Could 1st-year contract law derail ObamaCare?

February 29, 2012

Oh, this is interesting, to say the least. The Institute for Justice has filed an amicus curiae brief (PDF) in the ObamaCare case soon to be heard by the Supreme Court. The crux of their argument is that the mandate compels the individual to agree to a contract, but, under centuries old (1) precedents and principles of contract law, all contracts must be voluntary and no contract made under compulsion is binding.

Here’s video of the IJ’s Elizabeth Foley, a constitutional law professor (2), explaining the issues at hand:

And here’s the crux of their argument:

As IJ’s brief shows, the principle of mutual assent, under which both parties must consent for a contract to be valid, is a fundamental principle of contract law that was well understood during the Founding era and is still a cornerstone of contract law today. Indeed, contracts entered under duress have long been held to be invalid. Yet the mandate forces individuals to enter into contracts of insurance that would never be valid under this longstanding principle.

If the U.S. Supreme Court fails to strike down the individual mandate, there will be nothing to stop Congress from forcing people into other contracts against their will—employment contracts or union membership, for example.

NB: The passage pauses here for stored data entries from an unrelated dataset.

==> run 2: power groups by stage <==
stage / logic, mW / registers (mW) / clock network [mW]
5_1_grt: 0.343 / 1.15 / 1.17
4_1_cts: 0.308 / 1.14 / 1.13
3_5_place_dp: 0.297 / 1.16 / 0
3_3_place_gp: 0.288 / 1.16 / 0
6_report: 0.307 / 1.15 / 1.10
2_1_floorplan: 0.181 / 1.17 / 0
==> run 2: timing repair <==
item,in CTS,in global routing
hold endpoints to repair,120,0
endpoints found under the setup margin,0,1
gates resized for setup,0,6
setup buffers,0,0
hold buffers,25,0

If we still have a constitutional republic in which the federal government’s powers are limited, then the Court should strike down this law.

I have to say, this looks like a solid line of attack, albeit I’m not a lawyer. But, if it’s true this attacks a fundamental, longstanding, hoary  principle of law, this may be what it takes to push Kennedy and one other moderate-to-liberal justice to strike down the mandate.

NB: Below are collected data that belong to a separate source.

--- src/verilog/ccb_bridge_map.vh ---
// Constants shared by the clock crossing bridge design files
// What this block does
// - Master and slave handshake machines carry read, write and stall.
// - Controls from the other side pass a multi-flop synchronizer first.
// - Needs a slave clock below half the master clock rate, as clk samples it.
// - New request is captured and stall raised in that same master cycle.
// - After capture, master side raises a request that slave side syncs.
// - Slave side runs the read or write on its port, obeying its stall.
// - Slave side acknowledges; master side acts only on the synced copy.
// - Synced acknowledge drops the stall and presents read data.
// - Both ports see ordinary transfers; no extra crossing signals exist.
// - One transfer outstanding; master stalls until the current one ends.
// - Each port's protocol stays in its own clock domain.
// - Overhead at most five master plus five slave cycles per transfer.
`ifndef CCB_BRIDGE_MAP_VH
`define CCB_BRIDGE_MAP_VH

// ----------------------------------------
// Port widths
// ----------------------------------------
`define CCB_AW 32
`define CCB_DW 32
`define CCB_BW 4

// ----------------------------------------
// Synchronizer depths
// ----------------------------------------
`define CCB_SYNC_STAGES 2
`define CCB_DATA_STAGES 3

// ----------------------------------------
// Reset values
// ----------------------------------------
`define CCB_ADDR_RST 32'h0000_0000
`define CCB_DATA_RST 32'h0000_0000
`define CCB_BE_RST 4'h0

// ----------------------------------------
// One-hot state codes
// ----------------------------------------
`define CCB_M_IDLE 4'h1
`define CCB_M_WAIT 4'h2
`define CCB_M_DONE 4'h4
`define CCB_M_DRAIN 4'h8
`define CCB_S_IDLE 3'h1
`define CCB_S_BUSY 3'h2
`define CCB_S_ACK 3'h4

`endif

--- src/verilog/ccb_bridge.v ---
// Clock crossing bridge: master handshake machine and slave handshake machine
`timescale 1ns/1ps
`include "ccb_bridge_map.vh"
module ccb_bridge (
   input wire clk,
   input wire rst,
   input wire ce,
   input wire [`CCB_AW-1:0] m_address,
   input wire m_read,
   input wire m_write,
   input wire [`CCB_DW-1:0] m_writedata,
   input wire [`CCB_BW-1:0] m_byteenable,
   output wire [`CCB_DW-1:0] m_readdata,
   output wire m_waitrequest,
   input wire slave_clk,
   output wire [`CCB_AW-1:0] s_address,
   output wire s_read,
   output wire s_write,
   output wire [`CCB_DW-1:0] s_writedata,
   output wire [`CCB_BW-1:0] s_byteenable,
   input wire [`CCB_DW-1:0] s_readdata,
   input wire s_waitrequest
);

   // ----------------------------------------
   // State codes
   // ----------------------------------------
   localparam M_IDLE = `CCB_M_IDLE;
   localparam M_WAIT = `CCB_M_WAIT;
   localparam M_DONE = `CCB_M_DONE;
   localparam M_DRAIN = `CCB_M_DRAIN;
   localparam S_IDLE = `CCB_S_IDLE;
   localparam S_BUSY = `CCB_S_BUSY;
   localparam S_ACK = `CCB_S_ACK;

   // ----------------------------------------
   // Master side registers
   // ----------------------------------------
   reg [3:0] m_state_q;
   reg [3:0] m_state_d;
   reg req_q;
   reg req_d;
   reg cap_en;
   reg rd_load;
   reg [`CCB_AW-1:0] cap_addr_q;
   reg [`CCB_DW-1:0] cap_wdata_q;
   reg [`CCB_BW-1:0] cap_be_q;
   reg cap_wr_q;
   reg [`CCB_DW-1:0] m_rdata_q;

   // ----------------------------------------
   // Slave side registers
   // ----------------------------------------
   reg [2:0] s_state_q;
   reg [2:0] s_state_d;
   reg ack_q;
   reg ack_d;
   reg s_issue;
   reg s_finish;
   reg s_read_q;
   reg s_write_q;
   reg [`CCB_AW-1:0] s_addr_q;
   reg [`CCB_DW-1:0] s_wdata_q;
   reg [`CCB_BW-1:0] s_be_q;
   reg [`CCB_DW-1:0] s_rdata_q;

   // ----------------------------------------
   // Crossing wires
   // ----------------------------------------
   wire req_s;
   wire ack_m;
   wire sclk_s;
   wire s_edge;
   wire s_wait_s;
   wire [`CCB_DW-1:0] s_rdata_s;
   wire m_req;

   assign m_req = m_read | m_write;

   // ----------------------------------------
   // Synchronizers
   // ----------------------------------------
   // Request into the slave timing domain
   ccb_sync #(
      .W(1),
      .STAGES(`CCB_SYNC_STAGES)
   ) u_req_sync (
      .clk(clk),
      .rst(rst),
      .ce(ce),
      .din(req_q),
      .dout(req_s)
   );

   // Acknowledge back into the master timing domain
   ccb_sync #(
      .W(1),
      .STAGES(`CCB_SYNC_STAGES)
   ) u_ack_sync (
      .clk(clk),
      .rst(rst),
      .ce(ce),
      .din(ack_q),
      .dout(ack_m)
   );

   // Slave clock is sampled, not used as a clock
   ccb_sync #(
      .W(1),
      .STAGES(`CCB_SYNC_STAGES)
   ) u_sclk_sync (
      .clk(clk),
      .rst(rst),
      .ce(ce),
      .din(slave_clk),
      .dout(sclk_s)
   );

   // Slave inputs get one stage more than the clock path, so that the
   // value taken at a found edge is the one that stood just before it
   ccb_sync #(
      .W(1),
      .STAGES(`CCB_DATA_STAGES)
   ) u_swait_sync (
      .clk(clk),
      .rst(rst),
      .ce(ce),
      .din(s_waitrequest),
      .dout(s_wait_s)
   );

   ccb_sync #(
      .W(`CCB_DW),
      .STAGES(`CCB_DATA_STAGES)
   ) u_srdata_sync (
      .clk(clk),
      .rst(rst),
      .ce(ce),
      .din(s_readdata),
      .dout(s_rdata_s)
   );

   ccb_edge u_sclk_edge (
      .clk(clk),
      .rst(rst),
      .ce(ce),
      .level(sclk_s),
      .rise(s_edge)
   );

   // ----------------------------------------
   // Master handshake machine
   // ----------------------------------------
   always @* begin
      m_state_d = m_state_q;
      req_d = req_q;
      cap_en = 1'b0;
      rd_load = 1'b0;
      case (m_state_q)
         M_IDLE: begin
            if (m_req) begin
               cap_en = 1'b1;
               req_d = 1'b1;
               m_state_d = M_WAIT;
            end
         end
         M_WAIT: begin
            if (ack_m) begin
               rd_load = 1'b1;
               req_d = 1'b0;
               m_state_d = M_DONE;
            end
         end
         M_DONE: begin
            m_state_d = M_DRAIN;
         end
         M_DRAIN: begin
            // Next request waits here until the acknowledge falls
            if (!ack_m) begin
               m_state_d = M_IDLE;
            end
         end
         default: begin
            m_state_d = M_IDLE;
            req_d = 1'b0;
         end
      endcase
   end

   always @(posedge clk or posedge rst) begin
      if (rst) begin
         m_state_q <= M_IDLE;
         req_q <= 1'b0;
      end else if (ce) begin
         m_state_q <= m_state_d;
         req_q <= req_d;
      end
   end

   // Request held here, so the master bus is free to change only after
   // release, and the slave side reads a stable copy
   always @(posedge clk or posedge rst) begin
      if (rst) begin
         cap_addr_q <= `CCB_ADDR_RST;
         cap_wdata_q <= `CCB_DATA_RST;
         cap_be_q <= `CCB_BE_RST;
         cap_wr_q <= 1'b0;
      end else if (ce && cap_en) begin
         cap_addr_q <= m_address;
         cap_wdata_q <= m_writedata;
         cap_be_q <= m_byteenable;
         cap_wr_q <= m_write;
      end
   end

   // Read data copy is safe: slave copy is frozen while acknowledge is high
   always @(posedge clk or posedge rst) begin
      if (rst) begin
         m_rdata_q <= `CCB_DATA_RST;
      end else if (ce && rd_load) begin
         m_rdata_q <= s_rdata_q;
      end
   end

   // Stall from the first request cycle; lifted only in the release cycle
   assign m_waitrequest = m_req & (m_state_q != M_DONE);
   assign m_readdata = m_rdata_q;

   // ----------------------------------------
   // Slave handshake machine
   // ----------------------------------------
   // Steps only on found slave clock edges, keeping slave timing
   always @* begin
      s_state_d = s_state_q;
      ack_d = ack_q;
      s_issue = 1'b0;
      s_finish = 1'b0;
      case (s_state_q)
         S_IDLE: begin
            if (s_edge && req_s) begin
               s_issue = 1'b1;
               s_state_d = S_BUSY;
            end
         end
         S_BUSY: begin
            if (s_edge && !s_wait_s) begin
               s_finish = 1'b1;
               ack_d = 1'b1;
               s_state_d = S_ACK;
            end
         end
         S_ACK: begin
            if (s_edge && !req_s) begin
               ack_d = 1'b0;
               s_state_d = S_IDLE;
            end
         end
         default: begin
            s_state_d = S_IDLE;
            ack_d = 1'b0;
         end
      endcase
   end

   always @(posedge clk or posedge rst) begin
      if (rst) begin
         s_state_q <= S_IDLE;
         ack_q <= 1'b0;
      end else if (ce) begin
         s_state_q <= s_state_d;
         ack_q <= ack_d;
      end
   end

   // Slave port strobes: an ordinary single transfer
   always @(posedge clk or posedge rst) begin
      if (rst) begin
         s_read_q <= 1'b0;
         s_write_q <= 1'b0;
      end else if (ce) begin
         if (s_issue) begin
            s_read_q <= ~cap_wr_q;
            s_write_q <= cap_wr_q;
         end else if (s_finish) begin
            s_read_q <= 1'b0;
            s_write_q <= 1'b0;
         end
      end
   end

   always @(posedge clk or posedge rst) begin
      if (rst) begin
         s_addr_q <= `CCB_ADDR_RST;
         s_wdata_q <= `CCB_DATA_RST;
         s_be_q <= `CCB_BE_RST;
      end else if (ce && s_issue) begin
         s_addr_q <= cap_addr_q;
         s_wdata_q <= cap_wdata_q;
         s_be_q <= cap_be_q;
      end
   end

   // Read data kept until the next read transfer finishes
   always @(posedge clk or posedge rst) begin
      if (rst) begin
         s_rdata_q <= `CCB_DATA_RST;
      end else if (ce && s_finish && s_read_q) begin
         s_rdata_q <= s_rdata_s;
      end
   end

   assign s_address = s_addr_q;
   assign s_read = s_read_q;
   assign s_write = s_write_q;
   assign s_writedata = s_wdata_q;
   assign s_byteenable = s_be_q;

   // ----------------------------------------
   // Latency note
   // ----------------------------------------
   // Request path: two sync flops then one slave edge; acknowledge path:
   // two sync flops then one master cycle, inside the overhead budget

endmodule

--- src/verilog/ccb_sync.v ---
// Multi-stage flip-flop synchronizer for levels from another timing domain
`timescale 1ns/1ps
module ccb_sync #(
   parameter W = 1,
   parameter STAGES = 2
) (
   input wire clk,
   input wire rst,
   input wire ce,
   input wire [W-1:0] din,
   output wire [W-1:0] dout
);

   // ----------------------------------------
   // Flop chain
   // ----------------------------------------
   // Only the next stage reads a stage, so metastability settles in the chain
   reg [W-1:0] chain_q [0:STAGES-1];
   integer i;

   always @(posedge clk or posedge rst) begin
      if (rst) begin
         for (i = 0; i < STAGES; i = i + 1) begin
            chain_q[i] <= {W{1'b0}};
         end
      end else if (ce) begin
         chain_q[0] <= din;
         for (i = 1; i < STAGES; i = i + 1) begin
            chain_q[i] <= chain_q[i-1];
         end
      end
   end

   assign dout = chain_q[STAGES-1];

endmodule

--- src/verilog/ccb_edge.v ---
// Rising edge finder for an already synchronized slave clock level
`timescale 1ns/1ps
module ccb_edge (
   input wire clk,
   input wire rst,
   input wire ce,
   input wire level,
   output wire rise
);

   // ----------------------------------------
   // Previous sample
   // ----------------------------------------
   reg prev_q;

   always @(posedge clk or posedge rst) begin
      if (rst) begin
         prev_q <= 1'b0;
      end else if (ce) begin
         prev_q <= level;
      end
   end

   // One-cycle pulse per slave clock rising edge
   assign rise = level & ~prev_q;

endmodule

--- config.mk ---
export PLATFORM = sky130hd
export DESIGN_NAME = ccb_bridge
export DESIGN_NICKNAME = d
export VERILOG_FILES = /design/src/verilog/ccb_bridge.v /design/src/verilog/ccb_sync.v /design/src/verilog/ccb_edge.v
export VERILOG_INCLUDE_DIRS = /design/src /design/src/verilog
export SDC_FILE = /design/constraint.sdc
export NUM_CORES = 1
export LEC_CHECK = 0
export BUFFER_PORTS_ARGS = -buffer_cell sky130_fd_sc_hd__buf_2
export CAP_MARGIN = 0
export CORE_UTILIZATION = 50
export CTS_CLUSTER_SIZE = 40
export DETAILED_ROUTE_END_ITERATION = 10
export PLACE_DENSITY = 0.81
export REMOVE_ABC_BUFFERS = 1
export SYNTH_ARGS = -nofsm -noshare
export SYNTH_HDL_FRONTEND = slang
export SYNTH_HIERARCHICAL = 1
export SYNTH_SLANG_ARGS = --single-unit
export TNS_END_PERCENT = 20
--- constraint.sdc ---
create_clock -name clk -period 12.6 [get_ports clk]
set_input_delay 0.63 -clock clk [delete_from_list [all_inputs] [get_ports clk]]
set_output_delay 0.63 -clock clk [all_outputs]
set_load 0.02 [all_outputs]
# Word level (Yosys, flattened, before mapping)
# Cells that the tools add are included.
# Widths: inputs -> output; s select.
# totals
wordCells	91
mem_bits_rw	0
register_bits	318
latch_bits	0
romBits	0
input_bits	107
mem_count	0
# op_classes
bitwise	7
n_shift	0
n_mul	0
n_mux	25
n_div	0
eq_ne	14
reduce_logical	17
magnitude_cmp	0
addsub	0
# ops
op	count
$pmux 4 s4	1
$reduce_and 4->1	4
$mux 1	15
$mux 4	3
$ne 2x2->1 const B	5
$mux 3	3
$pmux 3 s3	1
$logic_and 1x1->1	8
$pmux 1 s3	2
$eq 4x1->1 const B	1
$eq 4x2->1 const B	1
$eq 4x3->1 const B	1
$eq 4x4->1 const B	1
$ne 4x3->1 const B	1
$not 1->1	4
$eq 3x1->1 const B	1
$eq 3x2->1 const B	1
$eq 3x3->1 const B	1
$and 1x1->1	2
$logic_not 1->1	2
$ne 2x1->1 const B	1
$reduce_and 2->1	1
$reduce_bool 2->1	1
$reduce_or 2->1	1
$or 1x1->1	1

# Logic depth before layout (Yosys ltp)
# Gate-level depths: netlist of the first run.
# logic_depth
depth_word	7
mapped_depth	7

# Modules after synthesis
# The synthesis of the first run kept the hierarchy.
# by_module_without_submodules
mod	cells_each	instances	area_per_inst_um2	seq_area_each_um2
ccb_bridge	501	1	8151.6	5307.6
ccb_sync (u_srdata_sync)	236	1	4008.8	2402.3
ccb_sync (u_ack_sync ...)	5	3	76.3	50.0
ccb_sync (u_swait_sync)	7	1	112.6	75.1
ccb_edge	4	1	50.0	25.0

# Worst setup path after synthesis of the first run
# OpenSTA, ideal clock, no wires.
# synth_timing
kind	input-to-reg
startpoint	input ce
endpoint	register s_addr_q[0], in the netlist s_address[0]
setup_time_ns	0.125
cell_stages	5
path_slack_ns	10.690
required_ns	12.475
arrival_ns	1.785
path_cell_list	buf_2 nand4_1 nor3_4 buf_2 mux2_2
# synth_via
elab_chain_len	1
# synth_rtl
item	line	text
start: declaration	ccb_bridge.v:7	input wire ce,
$logic_and 1x1->1	ccb_bridge.v:296	end else if (ce && s_issue) begin
end signal: assignment	ccb_bridge.v:293	s_addr_q <= `CCB_ADDR_RST;
end signal: assignment	ccb_bridge.v:297	s_addr_q <= cap_addr_q;
end: declaration	ccb_bridge.v:62	reg [`CCB_AW-1:0] s_addr_q;
# No other way between the ends.
# A chain may end at the register's enable or synchronous reset.

# Worst setup path in the final report of the first run
# layout_timing
startpoint	input ce
endpoint	register s_wdata_q[29], in the netlist s_writedata[29]
# layout_via
elab_chain_len	1
# layout_rtl
item	line	text
$logic_and 1x1->1	ccb_bridge.v:296	
end signal: assignment	ccb_bridge.v:294	s_wdata_q <= `CCB_DATA_RST;
end signal: assignment	ccb_bridge.v:298	s_wdata_q <= cap_wdata_q;
end: declaration	ccb_bridge.v:63	reg [`CCB_DW-1:0] s_wdata_q;
# No other way between the ends.

==> results of run 1 <==
[Yosys cell counts, drive strengths merged]
| cell type | n |
|---|---|
| nor4b | 2 |
| and4 | 1 |
| inv | 15 |
| o31ai | 2 |
| and2 | 1 |
| o211ai | 1 |
| a211oi | 1 |
| and3 | 1 |
| nor3 | 1 |
| nor2 | 8 |
| nor3b | 1 |
| o21ai | 3 |
| a21o | 3 |
| nand4 | 1 |
| dfstp | 2 |
| nor4 | 1 |
| a21oi | 5 |
| o21bai | 1 |
| xor2 | 1 |
| o311ai | 1 |
| mux2 | 307 |
| nand2 | 7 |
| dfrtp | 316 |
| o32ai | 1 |
| a31oi | 3 |
| buf | 68 |
| nor2b | 5 |
| nand2b | 1 |
| a22o | 3 |
[stage by stage]
stage                     cells  area [µm²]  hold WS, ps
after floorplan             695       12000          359
after global placement     1232       13500          479
after detailed placement   1232       13500          485
after CTS                  1293       14700         63.8
after global routing       1293       14700         69.1
final                      1293       14700         82.7
[power by group]
group | switching, W | total [W] | internal, W
clock | 0.000388 | 0.00102 | 0.000629
combinational | 0.000359 | 0.000740 | 0.000381
sequential | 0.000161 | 0.00147 | 0.00131
total | 0.000907 | 0.00323 | 0.00232
[logic make-up (layout without fill, tap and decap cells)]
kind of cell / Yosys count / after routing
mux: 307 / 307
simple gates: 30 / 30
compound gates: 24 / 24
xor+xnor: 1 / 1
flops: 318 / 318
buf+inv: 83 / 289
[registers in the layout, summed over array words and instances (netlist names), 3 cells and up]
signal                 flops
u_srdata_sync/chain_q     64
cap_addr_q                32
cap_wdata_q               32
m_readdata                32
s_address                 32
s_rdata_q                 32
s_writedata               32
u_srdata_sync/dout        32
cap_be_q                   4
m_state_q                  4
s_byteenable               4
s_state_q                  3
[metal layers]
layer | global-route usage (%) | wire length [µm]
met2 | 28.2 | 10300
met5 | 0 | 0
met3 | 4.93 | 1630
met1 | 24.9 | 10400
met4 | 4.85 | 395
[worst max-delay path: stages]
cell     delay [ps]
buf_4           550
nand4_1         260
nor3_4          720
buf_4           700
mux2_2          420
[cell type report]
type | instances | area (µm²) | share of cell area, %
Tap cell | 324 | 405 | 2.76
Timing Repair Buffer | 213 | 1080 | 7.33
Multi-Input combinational cell | 362 | 4020 | 27.3
Sequential cell | 318 | 7960 | 54.1
Clock buffer | 48 | 1020 | 6.97
Clock inverter | 13 | 150 | 1.02
Inverter | 15 | 66.3 | 0.451
[worst max path at each step]
| stage | from | to | cells past startpoint |
|---|---|---|---|
| floorplan | rst | ack_q | 1 |
| global placement | ce | s_address[23] | 5 |
| detailed placement | ce | s_address[4] | 5 |
| CTS | ce | s_address[4] | 5 |
| global route | ce | s_writedata[2] | 5 |
| finish | ce | s_writedata[29] | 5 |
==> metrics.yaml, run 1 <==
critPathRequiredTime_ps: 12970
antenna_found_initial: 0
syn-cell-area_um2: 12600
cts_setup_buffers: 0
max_cap_viol_count: 0
clk_latency_ps: 500
endpoint_kind: "flip-flop"
ys_types: 36
h-tree-depth: 2
gp_congestion: 0.787
ctsHoldBuffers: 0
syn_to_final_growth_pct: 17.1
remaining_drc_errors: 0
rsz0062_at_grt: "false"
grt_usage_pct: 18.0
diodes: 0
firstDrtPassIters: 6
final_common_cell: "dfrtp_1"
worstPathMaxFanout: 55
total_power_w: 0.00323
pre_cts_ws_ps: 9090
finalHoldViolCount: 0
synth_top_area_share_pct: 63.0
powerDensity_nw_per_um2: 220
outcome: "completed"
final_nets: 1051
skew_ps: 16.0
ant_nets: 0
cts_buffer_depth: 3
postCtsResizedCells: 0
drive_gt1_share_pct: 60.8
synthSimpleGateAreaFrac_pct: 1.55
cts_tree: "done"
r2r_cells: 5
worstMarginPinSlew_ps: 1060
setup_viol: 0
fin_util_pct: 60.1
grt_overflow: 0
yosysTopAreaCell: "dfrtp_1"
setup_slack_ps: 9570
worst_ep_arrival_time_ps: 3400
max_freq_ghz: 0.330
synth_fa_ha_area_share_pct: 0
io_buffer_count: 209
peakVddDrop_v: 0.000164
synth_top_family_by_area: "multiplexers"
synth-xor-area-share_pct: 0.0698
final_cell_mix: "dfrtp_1, mux2_2, buf_2, mux2_4, clkbuf_16"
ys_seq_area_share_pct: 63.4
worstSetupPathType: "input port to flip-flop"
routed_wl_mm: 22.6
clock-sinks: 318
die_w_um: 160
root_buffer: "clkbuf_16"
fin_crit_ps: 3030
reg2reg_from: "u_sclk_sync/dout"
die_area_um2: 25700
fin_tns_setup_ps: 0
yosys_register_bits: 318
first_global_vias: 7023
hold_path_class: "input port to asynchronous set/reset pin"
drt_iter0_drc: 387
dp_hpwl_mm: 14.2
initial_core_util_pct: 51.3
yosysWarnings: 6
cp-start-kind: "input port"
row_count: 57
leakage_nw: 7.22
grt_start_max_net_pins: 139
grt_pass1_wl_mm: 37.3
clk_pin_slew_worst_paths_ps: 60
avgSynthCellArea_um2: 16.5
numCtsBuffers: 34
ioPinCount: 210
synth-compound-area-share_pct: 1.30
post-route-period-util_pct: 24.1
fill_cells: 1836
via_per_inst: 5.13
die_h_um: 160
slew_viol_final: 0
synthTopCellsByArea: "dfrtp_1, mux2_2, mux2_4"
synth_cells: 763
r2r_slack_ps: 9820
vias: 6632
routedWlPerCell_um: 17.5
slew_headroom_pct: 29.6
rr_endpoint: "s_writedata[29]"
core_um2: 24500
synth_mux_area_share_pct: 29.0
Power figures use the tool's default switching activity.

Any legal eagles in the audience care to read the brief and comment?

via Hot Air, where Ed has some good commentary.

Footnotes:
(1) Seriously. Not only does it cite cases from the early Republic, but even from English case law of the 17th century. Made my History-geek heart flutter with delight, it did. 
(2) A real one, unlike the current president.

UPDATE: Fixed the broken link to the amicus brief, thanks to Conservative Woman in the comments.